Last night, a lot of clouds moved in, and this morning it really looked like “maybe rain.”  So we put our packs into “rain mode” just in case, before heading out along the trail.  We spent most of today hiking through the Sisters Wilderness “pond and lake” zone, which meant a lot of twisting up and down through rocky knolls in the forest, interspersed with mostly ponds (some with water lilies!!)  and a few real lakes. It’s damp here, and there were whole “lawns” of intensely green moss. The trees have long strands of graygreen lichen hanging from every twig.

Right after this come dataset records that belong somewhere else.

==> config.mk <==
export PLATFORM = sky130hd
export DESIGN_NAME = fill_port
export DESIGN_NICKNAME = d
export VERILOG_FILES = /design/src/logic/gpu_mem_pkg.sv /design/src/logic/fill_port.sv
export SDC_FILE = /design/constraint.sdc
export NUM_CORES = 1
export LEC_CHECK = 0
export ABC_AREA = 1
export BUFFER_PORTS_ARGS = -buffer_cell sky130_fd_sc_hd__buf_4
export CORE_AREA = 5 5 148 150
export DETAILED_ROUTE_END_ITERATION = 6
export DIE_AREA = 0 0 153 155
export GPL_TIMING_DRIVEN = 0
export SLEW_MARGIN = 20
export SYNTH_ARGS = -nofsm -noshare
export SYNTH_HDL_FRONTEND = slang
export SYNTH_SLANG_ARGS = --single-unit
==> constraint.sdc <==
create_clock -name clk -period 1.5 [get_ports clk]
set_clock_uncertainty 0.15 [all_clocks]
set_input_delay 0.15 -clock clk [delete_from_list [all_inputs] [get_ports clk]]
set_output_delay 0.15 -clock clk [all_outputs]
set_load 0.01 [all_outputs]
==> src/logic/gpu_mem_pkg.sv <==
`default_nettype none

package gpu_mem_pkg;

	// Line geometry
	localparam int LANES      = 8;
	localparam int LANE_W     = 32;
	localparam int LINE_W     = LANES * LANE_W;
	localparam int BANK_DEPTH = 512;
	localparam int BANK_AW    = 9;

	// Full address as seen by the pipeline, the low BANK_AW bits pick the line
	localparam int MEM_AW = 27;

	// Instruction metadata
	localparam int WARP_W = 3;
	localparam int SCB_W  = 2;
	localparam int REG_W  = 5;
	localparam int LAT_W  = 5;

	// Miss queue
	localparam int MQ_DEPTH = 8;
	localparam int MQ_AW    = 3;

	// Wishbone word address is line index followed by a three bit lane index
	localparam int WB_AW = BANK_AW + 3;

	typedef enum logic [1:0]
	{
		MOP_NONE  = 2'd0,
		MOP_LOAD  = 2'd1,
		MOP_STORE = 2'd2
	} mem_op_e;

	typedef enum logic
	{
		FILL_IDLE = 1'b0,
		FILL_ACK  = 1'b1
	} fill_state_e;

endpackage

`default_nettype wire

==> src/logic/fill_port.sv <==
`timescale 1ns/1ps
`default_nettype none

module fill_port
(
	input  wire                                clk,
	input  wire                                resetb,
	input  wire                                wb_cyc_i,
	input  wire                                wb_stb_i,
	input  wire                                wb_we_i,
	input  wire [gpu_mem_pkg::WB_AW-1:0]       wb_adr_i,
	input  wire [gpu_mem_pkg::LANE_W-1:0]      wb_dat_i,
	output logic [gpu_mem_pkg::LANE_W-1:0]     wb_dat_o,
	output logic                               wb_ack_o,
	output logic                               fill_en_o,
	output logic                               fill_we_o,
	output logic [gpu_mem_pkg::WB_AW-gpu_mem_pkg::BANK_AW-1:0] fill_lane_o,
	output logic [gpu_mem_pkg::BANK_AW-1:0]    fill_line_o,
	output logic [gpu_mem_pkg::LANE_W-1:0]     fill_data_o,
	input  wire [gpu_mem_pkg::LINE_W-1:0]      fill_rdata_i
);
	import gpu_mem_pkg::*;

	fill_state_e                  state;
	logic [WB_AW-BANK_AW-1:0]     lane_q;
	logic                         req;

	assign req = wb_cyc_i && wb_stb_i;

	// One bank access per transfer, only when the request is first seen
	assign fill_en_o   = (state == FILL_IDLE) && req;
	assign fill_we_o   = wb_we_i;
	assign fill_line_o = wb_adr_i[WB_AW-1:WB_AW-BANK_AW];
	assign fill_lane_o = wb_adr_i[WB_AW-BANK_AW-1:0];
	assign fill_data_o = wb_dat_i;

	assign wb_ack_o = (state == FILL_ACK) && req;
	assign wb_dat_o = fill_rdata_i[lane_q*LANE_W +: LANE_W];

	always_ff @(posedge clk)
	begin
		if (!resetb)
		begin
			state <= FILL_IDLE;
		end
		else
		begin
			case (state)
				FILL_IDLE: if (req) state <= FILL_ACK;
				default: state <= FILL_IDLE;
			endcase
		end
	end

	always_ff @(posedge clk)
	begin
		if (fill_en_o)
		begin
			lane_q <= fill_lane_o;
		end
	end

endmodule

`default_nettype wire

# == Word level (Yosys, flattened, before mapping) ==
# Cells that the tools add are included.
# word_totals
ff_bits,4
input_bits,305
word_cells,10
# op_classes
shifts,1
n_mux,1
n_bitwise,2
n_reduce_logical,4
# op_table
operator,n
256-bit by 9-bit indexed part select with 32-bit output,1
1-bit logical AND,3
1-bit NOT,2
2-bit OR reduction,1
1-bit two-way mux,1

# == Logic depth before layout (Yosys ltp) ==
# depth
ltp_word,2
depth_mapped,8

# == Worst setup path before layout ==
# Ideal clock, no wire load.
# synth_path
kind,register to output
startpoint,reg lane_q[1]
endpoint,out wb_dat_o[10] in the netlist's numbering
t_arrival_ps,1080
t_required_ps,1200
path_slack_ps,120
path_stages_with_launch,7
path_buffers,1
cell_sequence,edfxtp_1 > inv_2 > clkbuf_1 > nand3_1 > nand2_1 > nand2_1 > nand2_1
# synth_via
elab_chain_cells,1
# synth_lines
item,line_no,source
"start, declared",fill_port.sv:25,logic [WB_AW-BANK_AW-1:0] lane_q;
"start signal, assigned",fill_port.sv:59,lane_q <= fill_lane_o;
256-bit by 9-bit indexed part select with 32-bit output,fill_port.sv:38,assign wb_dat_o = fill_rdata_i[lane_q*LANE_W +: LANE_W];
"end, declared",fill_port.sv:13,"output logic [gpu_mem_pkg::LANE_W-1:0] wb_dat_o,"
# Every way passes these cells.

# == Worst setup path after layout ==
# layout_path
startpoint,reg lane_q[0]
endpoint,out wb_dat_o[16] in the netlist's numbering
# The elaborated chain is that of the path after synthesis.

==> impl_metrics.json <==
{
  "grt.met2_usage_pct": 31.68,
  "avgSynthCellArea_sq_um": 4.361,
  "crit_top_cell": "nand2_1",
  "ant_nets": 0,
  "die_area_sq_mm": 0.02372,
  "worstMarginPinSlew_ns": 0.5380,
  "cts_made_buffers": 3,
  "via_count": 6058,
  "wire_per_inst_microns": 14.15,
  "grt_max_degree": 11,
  "groute.layer.met3.usage_pct": 3.366,
  "top_usage_layer": "met2",
  "cp-start-kind": "flip-flop",
  "clkLatencyLatePin_ns": 0.23,
  "yosys.area_share.simple_pct": 56.21,
  "fin_hold_ws_ns": 0.05627,
  "relSlewSlack_pct": 64.14,
  "nNetsFinal": 1565,
  "crit_path_end_kind": "output port",
  "muxShareOfSynthArea_pct": 0,
  "worst_slack_ns": -0.4057,
  "fillCellCount": 2398,
  "cts_tree": "yes",
  "ys_seq_area_share_pct": 2.787,
  "final_common_cell": "nand2_1",
  "synth_top_family_by_area": "simple AND/OR/NAND/NOR gates",
  "syn_area_sq_mm": 0.003951,
  "syn2layout_area_growth_pct": 82.49,
  "min_period_ns": 1.906,
  "synth_nets": 1211,
  "ir_drop_v": 0.001068,
  "critPathSlowestCell": "edfxtp_1",
  "io_buffer_count": 341,
  "cts.clk_slew.worst_paths_ns": 0.03,
  "mostFrequentLayoutCells": "nand2_1, buf_4, inv_1",
  "synthAdderAreaFrac_pct": 0,
  "drv_cap": 0,
  "fmax_mhz": 524.7,
  "track_usage_pct": 17.06,
  "wirelength_microns": 21700,
  "final_cells": 1534,
  "finalHoldViolations": 0,
  "gr-total-overflow": 0,
  "initial_core_util_pct": 19.22,
  "yosysWarnings": 0,
  "cts_root_buf": "clkbuf_16",
  "vias_per_cell": 3.949,
  "rsz0062_at_grt": "true",
  "finalSetupViolations": 32,
  "syn_inst": 906,
  "power.leakage_nw": 4.998,
  "grt_pass1_wl_microns": 31890,
  "crit_fanout": 10,
  "rows": 53,
  "cts.path.max_buffers": 2,
  "fin_crit_sh_pct": 127.0,
  "finalMaxSlewViolations": 0,
  "core_area_sq_mm": 0.02056,
  "die_w_microns": 153,
  "drtIter0Drc": 191,
  "diodes": 0,
  "post-place-ws_ns": -0.6232,
  "status": "finished with violations",
  "layout-drive-gt1-share_pct": 35.66,
  "critPathBufInv": 4,
  "synth-seq-cells": 4,
  "synth_compound_area_share_pct": 0,
  "synth.distinct_cells": 12,
  "place_hpwl_microns": 18220,
  "worst_ep_required_time_ns": 1.20,
  "regToRegSetupSlack_ns": 0.37,
  "violations": "setup timing",
  "synthXorXnorAreaFrac_pct": 0,
  "cts_max_level": 1,
  "clock_sinks": 4,
  "cp_cell_sequence": "inv_2, buf_6, buf_6, nand2_1, nand3_1, nand2_1, nand2_1, nand2_1, buf_4",
  "fp.dieH_microns": 155,
  "power_density_mw_per_mm2": 325.1,
  "gp_congestion": 0.8584,
  "dp.cells": 1522,
  "total_power_w": 0.002344,
  "met1_usage_pct": 19.58,
  "antenna_found_initial": 0,
  "drt_drc_violations_left": 0,
  "cpLargestDelayFamily": "buffers and inverters",
  "ioPinCount": 384,
  "hold_class": "in2reg",
  "crit_type": "reg2out",
  "grt_pass1_vias": 6051,
  "cpPeakStageDelay_ns": 0.43,
  "firstDrtPassIters": 4,
  "arrival_ns": 1.61
}
==> sequential cells by signal, summed over array words and instances (netlist names) <==
name / cells
lane_q: 3
state: 1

Finally we started getting glimpses of the Sisters mountains up ahead.

Aug21_5greenmoss

As we walked along, we’d been joking about taking the side trail down to Elk Lake Resort to get a big juicy hamburger, but when we actually got to the junction, it was a sad, sad sight.  There had been a forest fire, and the hillside was blackened and ashy, all the way down to Elk Lake.  Bummer!

But the farther we hiked, the closer we got to the Sisters, and our excitement grew.  “No getting lost up there THIS time!” we cheered.  In 2005, the whole Sisters Wilderness was full of snow, it was raining so hard that we could see no landmarks, and we got quite lost for awhile before relocating the trail. 

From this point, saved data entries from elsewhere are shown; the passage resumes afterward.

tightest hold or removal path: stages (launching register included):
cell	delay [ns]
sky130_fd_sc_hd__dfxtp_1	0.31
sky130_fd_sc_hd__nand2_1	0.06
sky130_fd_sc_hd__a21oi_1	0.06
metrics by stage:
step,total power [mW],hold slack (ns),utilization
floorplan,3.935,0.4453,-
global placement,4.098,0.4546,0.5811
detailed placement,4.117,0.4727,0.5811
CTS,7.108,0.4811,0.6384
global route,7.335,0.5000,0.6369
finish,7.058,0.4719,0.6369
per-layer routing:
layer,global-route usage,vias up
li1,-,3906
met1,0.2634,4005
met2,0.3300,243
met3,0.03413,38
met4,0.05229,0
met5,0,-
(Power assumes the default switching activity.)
**src/logic/core_params.svh**
```systemverilog
`ifndef CORE_PARAMS_SVH
`define CORE_PARAMS_SVH

// Data and address width
`define CORE_XLEN      32
`define CORE_NUM_REGS  32

// Tag width must cover the reorder buffer depth
`define CORE_ROB_DEPTH 8
`define CORE_TAG_W     3

`endif
```
**src/logic/core_pkg.sv**
```systemverilog
`default_nettype none

`include "core_params.svh"

package core_pkg;

    typedef logic [`CORE_XLEN-1:0]  core_data_t;
    typedef logic [`CORE_XLEN-1:0]  core_addr_t;
    typedef logic [4:0]             core_reg_t;
    typedef logic [`CORE_TAG_W-1:0] core_tag_t;

    typedef struct packed {
        logic [6:0] funct7;
        core_reg_t  rs2;
        core_reg_t  rs1;
        logic [2:0] funct3;
        core_reg_t  rd;
        logic [6:0] opcode;
    } insn_r_t;

    // LUI reuses imm, rs1 and funct3 as its 20-bit upper immediate
    typedef struct packed {
        logic [11:0] imm;
        core_reg_t   rs1;
        logic [2:0]  funct3;
        core_reg_t   rd;
        logic [6:0]  opcode;
    } insn_i_t;

    typedef union packed {
        insn_r_t r;
        insn_i_t i;
    } insn_u;

    typedef enum logic [2:0] {
        ALU_ADD,
        ALU_SUB,
        ALU_AND,
        ALU_OR,
        ALU_XOR,
        ALU_PASS_B
    } alu_op_e;

    typedef struct packed {
        core_addr_t pc;
        insn_u      insn;
    } fetch_pkt_t;

    typedef struct packed {
        alu_op_e    alu_op;
        core_data_t src_a;
        core_data_t src_b;
        core_tag_t  tag;
    } issue_pkt_t;

    typedef struct packed {
        logic       en;
        core_tag_t  tag;
        core_data_t data;
    } cdb_t;

    typedef struct packed {
        logic       en;
        core_reg_t  rdest;
        core_tag_t  tag;
        core_data_t data;
    } retire_t;

    typedef struct packed {
        logic       rdy;
        core_tag_t  tag;
        core_data_t data;
    } operand_t;

endpackage

`default_nettype wire

```
**src/logic/core_top.sv**
```systemverilog
`default_nettype none

module core_top
    import core_pkg::*;
(
    input  logic       clk,
    input  logic       i_arst_n,
    input  logic       i_ic_valid,
    input  core_data_t i_ic_insn,
    output logic       o_ic_en,
    output core_addr_t o_ic_pc,
    output logic       o_retire_en,
    output core_reg_t  o_retire_rdest,
    output core_data_t o_retire_data
);

    logic       fetch_valid;
    fetch_pkt_t fetch_pkt;
    logic       dispatch_ready;
    core_reg_t  map_rsrc       [0:1];
    operand_t   map_src        [0:1];
    core_tag_t  rob_lookup_tag [0:1];
    operand_t   rob_lookup     [0:1];
    logic       rob_full;
    core_tag_t  alloc_tag;
    logic       dispatch_fire;
    core_reg_t  dispatch_rdest;
    logic       issue_valid;
    issue_pkt_t issue_pkt;
    cdb_t       cdb;
    retire_t    retire;

    assign o_retire_en    = retire.en;
    assign o_retire_rdest = retire.rdest;
    assign o_retire_data  = retire.data;

    fetch_stage u_fetch (
        .clk           (clk),
        .i_arst_n      (i_arst_n),
        .i_ic_valid    (i_ic_valid),
        .i_ic_insn     (i_ic_insn),
        .o_ic_en       (o_ic_en),
        .o_ic_pc       (o_ic_pc),
        .o_fetch_valid (fetch_valid),
        .o_fetch_pkt   (fetch_pkt),
        .i_fetch_ready (dispatch_ready)
    );

    dispatch_stage u_dispatch (
        .clk              (clk),
        .i_arst_n         (i_arst_n),
        .i_fetch_valid    (fetch_valid),
        .i_fetch_pkt      (fetch_pkt),
        .o_fetch_ready    (dispatch_ready),
        .o_map_rsrc       (map_rsrc),
        .i_map_src        (map_src),
        .o_rob_lookup_tag (rob_lookup_tag),
        .i_rob_lookup     (rob_lookup),
        .i_cdb            (cdb),
        .i_rob_full       (rob_full),
        .i_alloc_tag      (alloc_tag),
        .o_dispatch_fire  (dispatch_fire),
        .o_dispatch_rdest (dispatch_rdest),
        .o_issue_valid    (issue_valid),
        .o_issue_pkt      (issue_pkt)
    );

    register_map u_regmap (
        .clk            (clk),
        .i_arst_n       (i_arst_n),
        .i_rsrc         (map_rsrc),
        .o_src          (map_src),
        .i_rename_en    (dispatch_fire),
        .i_rename_rdest (dispatch_rdest),
        .i_rename_tag   (alloc_tag),
        .i_retire       (retire)
    );

    ieu u_ieu (
        .clk           (clk),
        .i_arst_n      (i_arst_n),
        .i_issue_valid (issue_valid),
        .i_issue_pkt   (issue_pkt),
        .o_cdb         (cdb)
    );

    reorder_buffer u_rob (
        .clk           (clk),
        .i_arst_n      (i_arst_n),
        .i_alloc_en    (dispatch_fire),
        .i_alloc_rdest (dispatch_rdest),
        .o_alloc_tag   (alloc_tag),
        .o_rob_full    (rob_full),
        .i_cdb         (cdb),
        .i_lookup_tag  (rob_lookup_tag),
        .o_lookup      (rob_lookup),
        .o_retire      (retire)
    );

endmodule

`default_nettype wire

```
**src/logic/reorder_buffer.sv**
```systemverilog
`default_nettype none

`include "core_params.svh"

module reorder_buffer
    import core_pkg::*;
(
    input  logic      clk,
    input  logic      i_arst_n,
    input  logic      i_alloc_en,
    input  core_reg_t i_alloc_rdest,
    output core_tag_t o_alloc_tag,
    output logic      o_rob_full,
    input  cdb_t      i_cdb,
    input  core_tag_t i_lookup_tag [0:1],
    output operand_t  o_lookup     [0:1],
    output retire_t   o_retire
);

    localparam logic [`CORE_TAG_W:0] ROB_DEPTH_C = `CORE_ROB_DEPTH;

    core_tag_t                  head_q;
    core_tag_t                  tail_q;
    logic [`CORE_TAG_W:0]       count_q;
    logic [`CORE_ROB_DEPTH-1:0] done_q;
    core_reg_t                  rdest_q [`CORE_ROB_DEPTH];
    core_data_t                 data_q  [`CORE_ROB_DEPTH];
    logic                       retire_en;

    assign o_alloc_tag = tail_q;
    assign o_rob_full  = count_q == ROB_DEPTH_C;
    assign retire_en   = (count_q != '0) && done_q[head_q];

    assign o_retire.en    = retire_en;
    assign o_retire.rdest = rdest_q[head_q];
    assign o_retire.tag   = head_q;
    assign o_retire.data  = data_q[head_q];

    always_comb begin
        for (int k = 0; k < 2; k++) begin
            o_lookup[k].rdy  = done_q[i_lookup_tag[k]];
            o_lookup[k].tag  = i_lookup_tag[k];
            o_lookup[k].data = data_q[i_lookup_tag[k]];
        end
    end

    always_ff @(posedge clk or negedge i_arst_n) begin
        if (!i_arst_n) begin
            head_q  <= '0;
            tail_q  <= '0;
            count_q <= '0;
            done_q  <= '0;
        end else begin
            if (i_alloc_en) begin
                tail_q         <= tail_q + 1'b1;
                done_q[tail_q] <= 1'b0;
            end
            if (i_cdb.en) begin
                done_q[i_cdb.tag] <= 1'b1;
            end
            if (retire_en) begin
                head_q <= head_q + 1'b1;
            end
            case ({i_alloc_en, retire_en})
                2'b10:   count_q <= count_q + 1'b1;
                2'b01:   count_q <= count_q - 1'b1;
                default: count_q <= count_q;
            endcase
        end
    end

    always_ff @(posedge clk) begin
        if (i_alloc_en) begin
            rdest_q[tail_q] <= i_alloc_rdest;
        end
        if (i_cdb.en) begin
            data_q[i_cdb.tag] <= i_cdb.data;
        end
    end

endmodule

`default_nettype wire

```
**src/logic/ieu.sv**
```systemverilog
`default_nettype none

module ieu
    import core_pkg::*;
(
    input  logic       clk,
    input  logic       i_arst_n,
    input  logic       i_issue_valid,
    input  issue_pkt_t i_issue_pkt,
    output cdb_t       o_cdb
);

    core_data_t result;
    logic       cdb_en_q;
    core_tag_t  cdb_tag_q;
    core_data_t cdb_data_q;

    always_comb begin
        case (i_issue_pkt.alu_op)
            ALU_ADD:    result = i_issue_pkt.src_a + i_issue_pkt.src_b;
            ALU_SUB:    result = i_issue_pkt.src_a - i_issue_pkt.src_b;
            ALU_AND:    result = i_issue_pkt.src_a & i_issue_pkt.src_b;
            ALU_OR:     result = i_issue_pkt.src_a | i_issue_pkt.src_b;
            ALU_XOR:    result = i_issue_pkt.src_a ^ i_issue_pkt.src_b;
            ALU_PASS_B: result = i_issue_pkt.src_b;
            default:    result = i_issue_pkt.src_a + i_issue_pkt.src_b;
        endcase
    end

    always_ff @(posedge clk or negedge i_arst_n) begin
        if (!i_arst_n) begin
            cdb_en_q <= 1'b0;
        end else begin
            cdb_en_q <= i_issue_valid;
        end
    end

    always_ff @(posedge clk) begin
        if (i_issue_valid) begin
            cdb_tag_q  <= i_issue_pkt.tag;
            cdb_data_q <= result;
        end
    end

    assign o_cdb.en   = cdb_en_q;
    assign o_cdb.tag  = cdb_tag_q;
    assign o_cdb.data = cdb_data_q;

endmodule

`default_nettype wire

```
**src/logic/register_map.sv**
```systemverilog
`default_nettype none

`include "core_params.svh"

module register_map
    import core_pkg::*;
(
    input  logic      clk,
    input  logic      i_arst_n,
    input  core_reg_t i_rsrc [0:1],
    output operand_t  o_src  [0:1],
    input  logic      i_rename_en,
    input  core_reg_t i_rename_rdest,
    input  core_tag_t i_rename_tag,
    input  retire_t   i_retire
);

    core_data_t                data_q [`CORE_NUM_REGS];
    core_tag_t                 tag_q  [`CORE_NUM_REGS];
    logic [`CORE_NUM_REGS-1:0] busy_q;
    logic                      rename_wr;
    logic                      retire_wr;

    assign rename_wr = i_rename_en && (i_rename_rdest != '0);
    assign retire_wr = i_retire.en && (i_retire.rdest != '0);

    always_comb begin
        for (int k = 0; k < 2; k++) begin
            o_src[k].rdy  = !busy_q[i_rsrc[k]];
            o_src[k].tag  = tag_q[i_rsrc[k]];
            o_src[k].data = data_q[i_rsrc[k]];
            // x0 hardwired
            if (i_rsrc[k] == '0) begin
                o_src[k].rdy  = 1'b1;
                o_src[k].data = '0;
            end
        end
    end

    always_ff @(posedge clk or negedge i_arst_n) begin
        if (!i_arst_n) begin
            busy_q <= '0;
            for (int r = 0; r < `CORE_NUM_REGS; r++) begin
                data_q[r] <= '0;
            end
        end else begin
            if (retire_wr) begin
                data_q[i_retire.rdest] <= i_retire.data;
                // Only the newest producer may release the register
                if (tag_q[i_retire.rdest] == i_retire.tag) begin
                    busy_q[i_retire.rdest] <= 1'b0;
                end
            end
            if (rename_wr) begin
                busy_q[i_rename_rdest] <= 1'b1;
            end
        end
    end

    always_ff @(posedge clk) begin
        if (rename_wr) begin
            tag_q[i_rename_rdest] <= i_rename_tag;
        end
    end

endmodule

`default_nettype wire

```
**src/logic/dispatch_stage.sv**
```systemverilog
`default_nettype none

module dispatch_stage
    import core_pkg::*;
(
    input  logic       clk,
    input  logic       i_arst_n,
    input  logic       i_fetch_valid,
    input  fetch_pkt_t i_fetch_pkt,
    output logic       o_fetch_ready,
    output core_reg_t  o_map_rsrc       [0:1],
    input  operand_t   i_map_src        [0:1],
    output core_tag_t  o_rob_lookup_tag [0:1],
    input  operand_t   i_rob_lookup     [0:1],
    input  cdb_t       i_cdb,
    input  logic       i_rob_full,
    input  core_tag_t  i_alloc_tag,
    output logic       o_dispatch_fire,
    output core_reg_t  o_dispatch_rdest,
    output logic       o_issue_valid,
    output issue_pkt_t o_issue_pkt
);

    localparam logic [6:0] OPC_OP     = 7'b0110011;
    localparam logic [6:0] OPC_OP_IMM = 7'b0010011;
    localparam logic [6:0] OPC_LUI    = 7'b0110111;

    insn_u      insn;
    logic       is_op;
    logic       is_imm;
    logic       is_lui;
    logic       funct_ok;
    logic       insn_ok;
    alu_op_e    alu_op;
    core_data_t imm;
    logic [1:0] src_ok;
    core_data_t src_data [0:1];
    logic       issue_valid_q;
    issue_pkt_t issue_pkt_q;

    assign insn   = i_fetch_pkt.insn;
    assign is_op  = insn.r.opcode == OPC_OP;
    assign is_imm = insn.i.opcode == OPC_OP_IMM;
    assign is_lui = insn.r.opcode == OPC_LUI;

    always_comb begin
        funct_ok = 1'b1;
        alu_op   = ALU_ADD;
        case (insn.r.funct3)
            3'b000:  alu_op = (is_op && insn.r.funct7[5]) ? ALU_SUB : ALU_ADD;
            3'b100:  alu_op = ALU_XOR;
            3'b110:  alu_op = ALU_OR;
            3'b111:  alu_op = ALU_AND;
            default: funct_ok = 1'b0;
        endcase
        if (is_lui) begin
            alu_op = ALU_PASS_B;
        end
    end

    // Anything unsupported collapses to ADDI x0, x0, 0
    assign insn_ok = is_lui || ((is_op || is_imm) && funct_ok);

    assign o_map_rsrc[0]    = (insn_ok && !is_lui) ? insn.r.rs1 : '0;
    assign o_map_rsrc[1]    = (insn_ok && is_op) ? insn.r.rs2 : '0;
    assign o_dispatch_rdest = insn_ok ? insn.r.rd : '0;

    always_comb begin
        imm = '0;
        if (is_lui) begin
            imm = {insn.i.imm, insn.i.rs1, insn.i.funct3, 12'b0};
        end else if (insn_ok && is_imm) begin
            imm = {{20{insn.i.imm[11]}}, insn.i.imm};
        end
    end

    // Register map first, then a completed ROB entry, then the bus this cycle
    always_comb begin
        for (int k = 0; k < 2; k++) begin
            o_rob_lookup_tag[k] = i_map_src[k].tag;
            src_ok[k]           = 1'b1;
            src_data[k]         = i_map_src[k].data;
            if (!i_map_src[k].rdy) begin
                if (i_rob_lookup[k].rdy) begin
                    src_data[k] = i_rob_lookup[k].data;
                end else if (i_cdb.en && (i_cdb.tag == i_map_src[k].tag)) begin
                    src_data[k] = i_cdb.data;
                end else begin
                    src_ok[k] = 1'b0;
                end
            end
        end
    end

    assign o_fetch_ready   = !i_rob_full && (&src_ok);
    assign o_dispatch_fire = i_fetch_valid && o_fetch_ready;

    always_ff @(posedge clk or negedge i_arst_n) begin
        if (!i_arst_n) begin
            issue_valid_q <= 1'b0;
        end else begin
            issue_valid_q <= o_dispatch_fire;
        end
    end

    always_ff @(posedge clk) begin
        if (o_dispatch_fire) begin
            issue_pkt_q.alu_op <= alu_op;
            issue_pkt_q.src_a  <= src_data[0];
            issue_pkt_q.src_b  <= is_op ? src_data[1] : imm;
            issue_pkt_q.tag    <= i_alloc_tag;
        end
    end

    assign o_issue_valid = issue_valid_q;
    assign o_issue_pkt   = issue_pkt_q;

endmodule

`default_nettype wire

```
**src/logic/fetch_stage.sv**
```systemverilog
`default_nettype none

module fetch_stage
    import core_pkg::*;
(
    input  logic       clk,
    input  logic       i_arst_n,
    input  logic       i_ic_valid,
    input  core_data_t i_ic_insn,
    output logic       o_ic_en,
    output core_addr_t o_ic_pc,
    output logic       o_fetch_valid,
    output fetch_pkt_t o_fetch_pkt,
    input  logic       i_fetch_ready
);

    logic       req_q;
    logic       req_done;
    logic       out_free;
    logic       valid_q;
    core_addr_t pc_q;
    fetch_pkt_t pkt_q;

    assign req_done = req_q && i_ic_valid;

    // Output register empty now or handing its word off this cycle
    assign out_free = !valid_q || i_fetch_ready;

    always_ff @(posedge clk or negedge i_arst_n) begin
        if (!i_arst_n) begin
            req_q   <= 1'b0;
            pc_q    <= '0;
            valid_q <= 1'b0;
        end else if (req_done) begin
            req_q   <= 1'b0;
            pc_q    <= pc_q + core_addr_t'(4);
            valid_q <= 1'b1;
        end else begin
            // A new request only goes out once the word has somewhere to land
            if (!req_q) begin
                req_q <= out_free;
            end
            if (valid_q && i_fetch_ready) begin
                valid_q <= 1'b0;
            end
        end
    end

    always_ff @(posedge clk) begin
        if (req_done) begin
            pkt_q.pc   <= pc_q;
            pkt_q.insn <= i_ic_insn;
        end
    end

    assign o_ic_en       = req_q;
    assign o_ic_pc       = pc_q;
    assign o_fetch_valid = valid_q;
    assign o_fetch_pkt   = pkt_q;

endmodule

`default_nettype wire

```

This morning, we were doing the climb up into Sisters, when we met a hiker going SOBO and stopped to talk.  Good thing we did!  He was actually a NORTHbound thruhiker, who’d stopped for a rest and then when he started out again, he forgot which way to go and headed SOUTH!  We were able to set him straight, and he hiked with us for a little while, but soon we left him behind.  We were hiking a lot faster than he was.  And by the way, Bill is feeling much better.  I don’t know if it’s the prospect of going through Sisters Wilderness, or what, but he has been able to hike right along today!

The PCT took us up to a green-meadowed crest, then down to the Sisters Mirror Lakes.  A number of people were camped there already.  We found a nice rocky perch by one of the lakes and ate our supper.  The sun even came out for awhile, and it felt good!  Our suppertime entertainment was a mama duck and her ducklings foraging along the shore nearby.  Then we shouldered our packs and kept going, till we reached the “high point” of the day, not in altitude, but in amazing-ness.  It’s called the Wickiup Plain.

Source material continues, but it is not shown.